RESOLUÇÃO DE PROBLEMAS


Um dos principais objetivos do ensino de Matemática, em qualquer nível, é o de desenvolver habilidades para a solução de problemas. Esses problemas podem advir de situações concretas observáveis ( "contextualizadas") ou não. No primeiro caso, é necessária uma boa capacidade de usar a linguagem matemática para interpretar questões formuladas verbalmente. Por outro lado, problemas interessantes, que despertam a curiosidade dos estudantes, podem surgir dentro do próprio contexto matemático onde novas situações podem ser exploradas e o conhecimento aprofundado, num exercício contínuo da imaginação.

Por situação-problema entendemos problemas que envolvem o processo de tradução do enunciado, seja contextualizado ou não, em linguagem matemática e a tomada de decisão sobre quais ferramentas matemáticas serão usadas em sua resolução ("modelagem").

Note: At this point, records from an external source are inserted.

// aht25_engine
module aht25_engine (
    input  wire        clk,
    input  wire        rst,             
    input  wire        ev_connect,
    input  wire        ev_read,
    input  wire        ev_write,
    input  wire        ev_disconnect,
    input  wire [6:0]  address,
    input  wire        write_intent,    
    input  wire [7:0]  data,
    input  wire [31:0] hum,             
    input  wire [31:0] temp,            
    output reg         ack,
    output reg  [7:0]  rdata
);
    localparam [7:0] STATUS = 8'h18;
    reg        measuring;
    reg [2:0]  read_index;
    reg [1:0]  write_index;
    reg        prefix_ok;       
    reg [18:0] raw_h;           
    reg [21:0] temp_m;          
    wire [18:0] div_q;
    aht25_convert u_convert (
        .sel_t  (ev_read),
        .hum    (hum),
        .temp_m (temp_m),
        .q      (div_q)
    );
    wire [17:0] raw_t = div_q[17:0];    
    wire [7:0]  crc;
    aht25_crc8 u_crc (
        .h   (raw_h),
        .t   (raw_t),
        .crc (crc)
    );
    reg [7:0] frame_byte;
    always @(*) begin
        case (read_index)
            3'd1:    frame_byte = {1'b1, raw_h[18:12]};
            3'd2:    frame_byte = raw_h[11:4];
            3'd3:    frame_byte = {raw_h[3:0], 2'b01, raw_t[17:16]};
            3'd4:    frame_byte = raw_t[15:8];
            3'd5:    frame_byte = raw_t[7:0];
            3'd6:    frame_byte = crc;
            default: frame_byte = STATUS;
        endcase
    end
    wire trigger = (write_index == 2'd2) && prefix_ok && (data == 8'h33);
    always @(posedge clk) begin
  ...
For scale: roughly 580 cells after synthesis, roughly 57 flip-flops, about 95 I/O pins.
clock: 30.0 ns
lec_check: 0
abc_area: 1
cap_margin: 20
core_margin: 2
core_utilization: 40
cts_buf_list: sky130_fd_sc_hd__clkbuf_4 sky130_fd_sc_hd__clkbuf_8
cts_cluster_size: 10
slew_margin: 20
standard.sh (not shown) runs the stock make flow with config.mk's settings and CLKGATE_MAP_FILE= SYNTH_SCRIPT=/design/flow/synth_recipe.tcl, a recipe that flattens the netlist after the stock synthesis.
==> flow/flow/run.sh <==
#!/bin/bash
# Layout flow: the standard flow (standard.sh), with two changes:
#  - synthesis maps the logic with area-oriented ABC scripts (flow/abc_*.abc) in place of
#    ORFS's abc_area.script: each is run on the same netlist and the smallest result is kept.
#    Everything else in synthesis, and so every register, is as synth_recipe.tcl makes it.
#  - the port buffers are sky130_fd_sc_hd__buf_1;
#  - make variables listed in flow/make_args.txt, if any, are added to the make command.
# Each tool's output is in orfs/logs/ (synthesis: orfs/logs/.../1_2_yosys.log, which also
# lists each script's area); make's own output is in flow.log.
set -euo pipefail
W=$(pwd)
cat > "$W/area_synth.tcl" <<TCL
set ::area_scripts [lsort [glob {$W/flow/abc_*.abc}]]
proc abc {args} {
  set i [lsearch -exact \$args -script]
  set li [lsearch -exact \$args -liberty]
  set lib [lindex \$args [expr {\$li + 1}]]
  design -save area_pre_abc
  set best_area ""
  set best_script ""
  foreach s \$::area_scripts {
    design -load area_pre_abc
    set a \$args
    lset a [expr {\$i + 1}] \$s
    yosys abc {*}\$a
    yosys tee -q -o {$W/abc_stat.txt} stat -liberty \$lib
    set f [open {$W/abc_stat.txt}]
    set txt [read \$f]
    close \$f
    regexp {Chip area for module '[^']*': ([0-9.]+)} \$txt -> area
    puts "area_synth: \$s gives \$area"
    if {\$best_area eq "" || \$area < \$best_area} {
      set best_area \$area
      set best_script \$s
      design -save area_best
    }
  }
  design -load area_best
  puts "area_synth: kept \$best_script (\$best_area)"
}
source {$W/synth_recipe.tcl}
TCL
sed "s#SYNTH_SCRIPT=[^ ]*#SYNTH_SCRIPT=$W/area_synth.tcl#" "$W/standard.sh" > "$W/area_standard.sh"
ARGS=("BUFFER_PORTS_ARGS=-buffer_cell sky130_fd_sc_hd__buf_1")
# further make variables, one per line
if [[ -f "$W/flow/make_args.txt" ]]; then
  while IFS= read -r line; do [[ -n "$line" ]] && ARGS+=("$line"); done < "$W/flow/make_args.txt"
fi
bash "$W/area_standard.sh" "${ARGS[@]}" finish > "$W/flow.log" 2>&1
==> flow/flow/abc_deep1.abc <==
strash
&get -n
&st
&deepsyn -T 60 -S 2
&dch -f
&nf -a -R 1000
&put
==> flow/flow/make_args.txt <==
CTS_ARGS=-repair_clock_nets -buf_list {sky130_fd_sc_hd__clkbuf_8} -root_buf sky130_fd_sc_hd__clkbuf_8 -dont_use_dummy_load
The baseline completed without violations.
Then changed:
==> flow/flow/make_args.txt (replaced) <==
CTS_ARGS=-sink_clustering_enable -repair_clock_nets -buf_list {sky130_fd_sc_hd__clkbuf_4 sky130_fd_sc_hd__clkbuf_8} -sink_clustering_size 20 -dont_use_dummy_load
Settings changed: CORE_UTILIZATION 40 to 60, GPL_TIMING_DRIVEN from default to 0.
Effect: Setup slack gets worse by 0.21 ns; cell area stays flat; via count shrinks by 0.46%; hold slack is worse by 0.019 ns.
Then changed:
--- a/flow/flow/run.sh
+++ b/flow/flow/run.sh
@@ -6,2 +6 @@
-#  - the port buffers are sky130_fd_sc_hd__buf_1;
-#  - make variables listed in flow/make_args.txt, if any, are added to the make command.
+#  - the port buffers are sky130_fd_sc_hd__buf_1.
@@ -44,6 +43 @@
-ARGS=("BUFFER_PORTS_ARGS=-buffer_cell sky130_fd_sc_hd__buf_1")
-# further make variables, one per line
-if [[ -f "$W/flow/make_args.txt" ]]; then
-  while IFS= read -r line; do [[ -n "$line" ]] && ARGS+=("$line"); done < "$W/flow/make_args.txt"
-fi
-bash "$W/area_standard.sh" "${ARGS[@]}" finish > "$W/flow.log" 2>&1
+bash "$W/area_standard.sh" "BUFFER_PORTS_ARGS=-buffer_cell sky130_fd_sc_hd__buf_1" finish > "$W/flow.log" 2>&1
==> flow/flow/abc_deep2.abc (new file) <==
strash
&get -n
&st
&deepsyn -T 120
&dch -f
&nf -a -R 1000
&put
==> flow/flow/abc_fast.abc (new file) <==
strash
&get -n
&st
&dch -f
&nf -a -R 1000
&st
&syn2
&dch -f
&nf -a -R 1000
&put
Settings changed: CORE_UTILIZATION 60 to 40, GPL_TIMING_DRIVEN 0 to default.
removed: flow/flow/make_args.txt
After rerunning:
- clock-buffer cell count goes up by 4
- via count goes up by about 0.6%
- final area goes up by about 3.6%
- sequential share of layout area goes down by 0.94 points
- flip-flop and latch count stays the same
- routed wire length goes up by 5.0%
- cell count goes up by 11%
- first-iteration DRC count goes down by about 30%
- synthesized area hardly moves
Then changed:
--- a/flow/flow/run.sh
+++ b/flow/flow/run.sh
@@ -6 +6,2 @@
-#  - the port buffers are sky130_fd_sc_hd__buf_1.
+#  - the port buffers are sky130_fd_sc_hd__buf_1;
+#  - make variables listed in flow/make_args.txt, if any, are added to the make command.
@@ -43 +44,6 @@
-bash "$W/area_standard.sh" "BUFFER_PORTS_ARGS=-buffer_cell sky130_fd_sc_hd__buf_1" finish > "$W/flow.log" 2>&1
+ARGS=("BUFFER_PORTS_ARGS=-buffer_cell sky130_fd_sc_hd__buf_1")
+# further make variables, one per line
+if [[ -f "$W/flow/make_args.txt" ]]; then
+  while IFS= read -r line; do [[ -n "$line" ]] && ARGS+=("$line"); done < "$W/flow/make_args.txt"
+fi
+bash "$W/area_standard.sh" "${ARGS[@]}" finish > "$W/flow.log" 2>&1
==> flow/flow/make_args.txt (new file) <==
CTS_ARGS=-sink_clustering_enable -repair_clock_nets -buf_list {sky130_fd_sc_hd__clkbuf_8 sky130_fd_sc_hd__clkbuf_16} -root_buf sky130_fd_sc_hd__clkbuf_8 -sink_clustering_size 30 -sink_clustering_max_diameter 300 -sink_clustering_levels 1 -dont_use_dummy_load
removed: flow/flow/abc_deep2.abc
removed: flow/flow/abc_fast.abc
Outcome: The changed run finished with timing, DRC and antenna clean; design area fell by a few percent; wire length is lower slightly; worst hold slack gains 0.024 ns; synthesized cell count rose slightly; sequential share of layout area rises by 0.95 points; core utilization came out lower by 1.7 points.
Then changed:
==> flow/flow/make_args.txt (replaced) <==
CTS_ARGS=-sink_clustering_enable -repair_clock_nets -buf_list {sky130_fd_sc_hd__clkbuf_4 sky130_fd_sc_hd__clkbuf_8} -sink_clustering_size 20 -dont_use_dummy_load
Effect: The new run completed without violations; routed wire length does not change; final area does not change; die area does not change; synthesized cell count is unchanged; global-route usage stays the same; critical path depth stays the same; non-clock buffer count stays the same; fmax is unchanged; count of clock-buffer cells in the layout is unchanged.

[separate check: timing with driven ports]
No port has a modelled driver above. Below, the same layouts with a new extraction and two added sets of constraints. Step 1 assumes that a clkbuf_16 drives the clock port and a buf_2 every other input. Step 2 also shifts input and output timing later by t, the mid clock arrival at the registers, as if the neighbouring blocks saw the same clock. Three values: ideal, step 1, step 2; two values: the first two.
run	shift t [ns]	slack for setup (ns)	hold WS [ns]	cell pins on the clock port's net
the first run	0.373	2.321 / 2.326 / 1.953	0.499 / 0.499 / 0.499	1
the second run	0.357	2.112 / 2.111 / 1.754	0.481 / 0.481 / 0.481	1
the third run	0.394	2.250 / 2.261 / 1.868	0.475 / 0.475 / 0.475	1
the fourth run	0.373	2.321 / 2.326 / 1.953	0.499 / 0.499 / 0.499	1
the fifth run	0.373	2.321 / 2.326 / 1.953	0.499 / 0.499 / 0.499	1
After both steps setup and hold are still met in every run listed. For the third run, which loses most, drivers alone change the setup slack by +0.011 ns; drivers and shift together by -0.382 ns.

Estes problemas são aqueles levam a uma compreensão do que realmente é Matemática, pois se passam em um ambiente onde coexistem os modos de pensamento formal e intuitivo, bem como as linguagens formal e verbal. Eles estimulam o trabalho em grupo, a crítica dos modelos adotados e o confronto dos resultados obtidos com o enunciado original do problema.

 

A solução de uma ampla variedade de problemas desenvolve a capacidade de abstração do aluno bem como a habilidade de atribuir significado aos conceitos abstratos estudados. Ao contrário do que ocorre em vários livros-texto atuais, deve-se privilegiar a diversidade em oposição à repetição e quantidade.

O constante desenvolvimento das habilidades para a solução de problemas envolve as seguintes estratégias, que devem tornar-se hábito para o aluno: seu uso deve ser apontado e estimulado pelo professor.

· usar figuras, diagramas e gráficos, tanto de forma analítica quanto intuitiva.
 
 
 


· expressar oralmente ou por escrito, com suas próprias palavras, propriedades matemáticas, atribuindo significado aos conceitos abstratos e formulando por meio do uso da linguagem simbólica questões expressas verbalmente.

· perceber padrões em situações aparentemente diversa.

· estudar casos especiais mais simples usando-os para elaborar estratégias de resolução de casos mais complexos ou gerais.

· fazer uso do método de tentativa e erro, elaborando novas estratégias de solução a partir da análise crítica dos erros.

· usar a simbologia matemática (sentenças) com variáveis e equações usar a analogia como ferramenta de trabalho, recorrendo a métodos já utilizados e adaptando-os para a resolução de novos problemas.

· trabalhar de trás para diante, supondo conhecida a solução de um problema e deduzir suas propriedades para obter um caminho para encontrá-la.

· compartilhar e discutir observações e estratégias de outros estudantes, adquirindo assim experiência e novas perspectivas ("insights") para abordar um problema.

 
Ressaltamos que não deixam de ter importância exercícios de fixação de técnicas e habilidades de rotina que em geral, são de caráter repetitivo. Tais exercícios destinam-se exclusivamente a fazer com que o aluno, ao encontrar determinada situação padrão, proceda sem percalços, quase que automaticamente. Por exemplo, o aluno deve se sentir seguro ao somar duas frações executando a operação como um hábito de rotina (sem prejuízo, é claro, de sua discussão e interpretação) para que não tenha dificuldades na hora de encontrar a solução de um problema.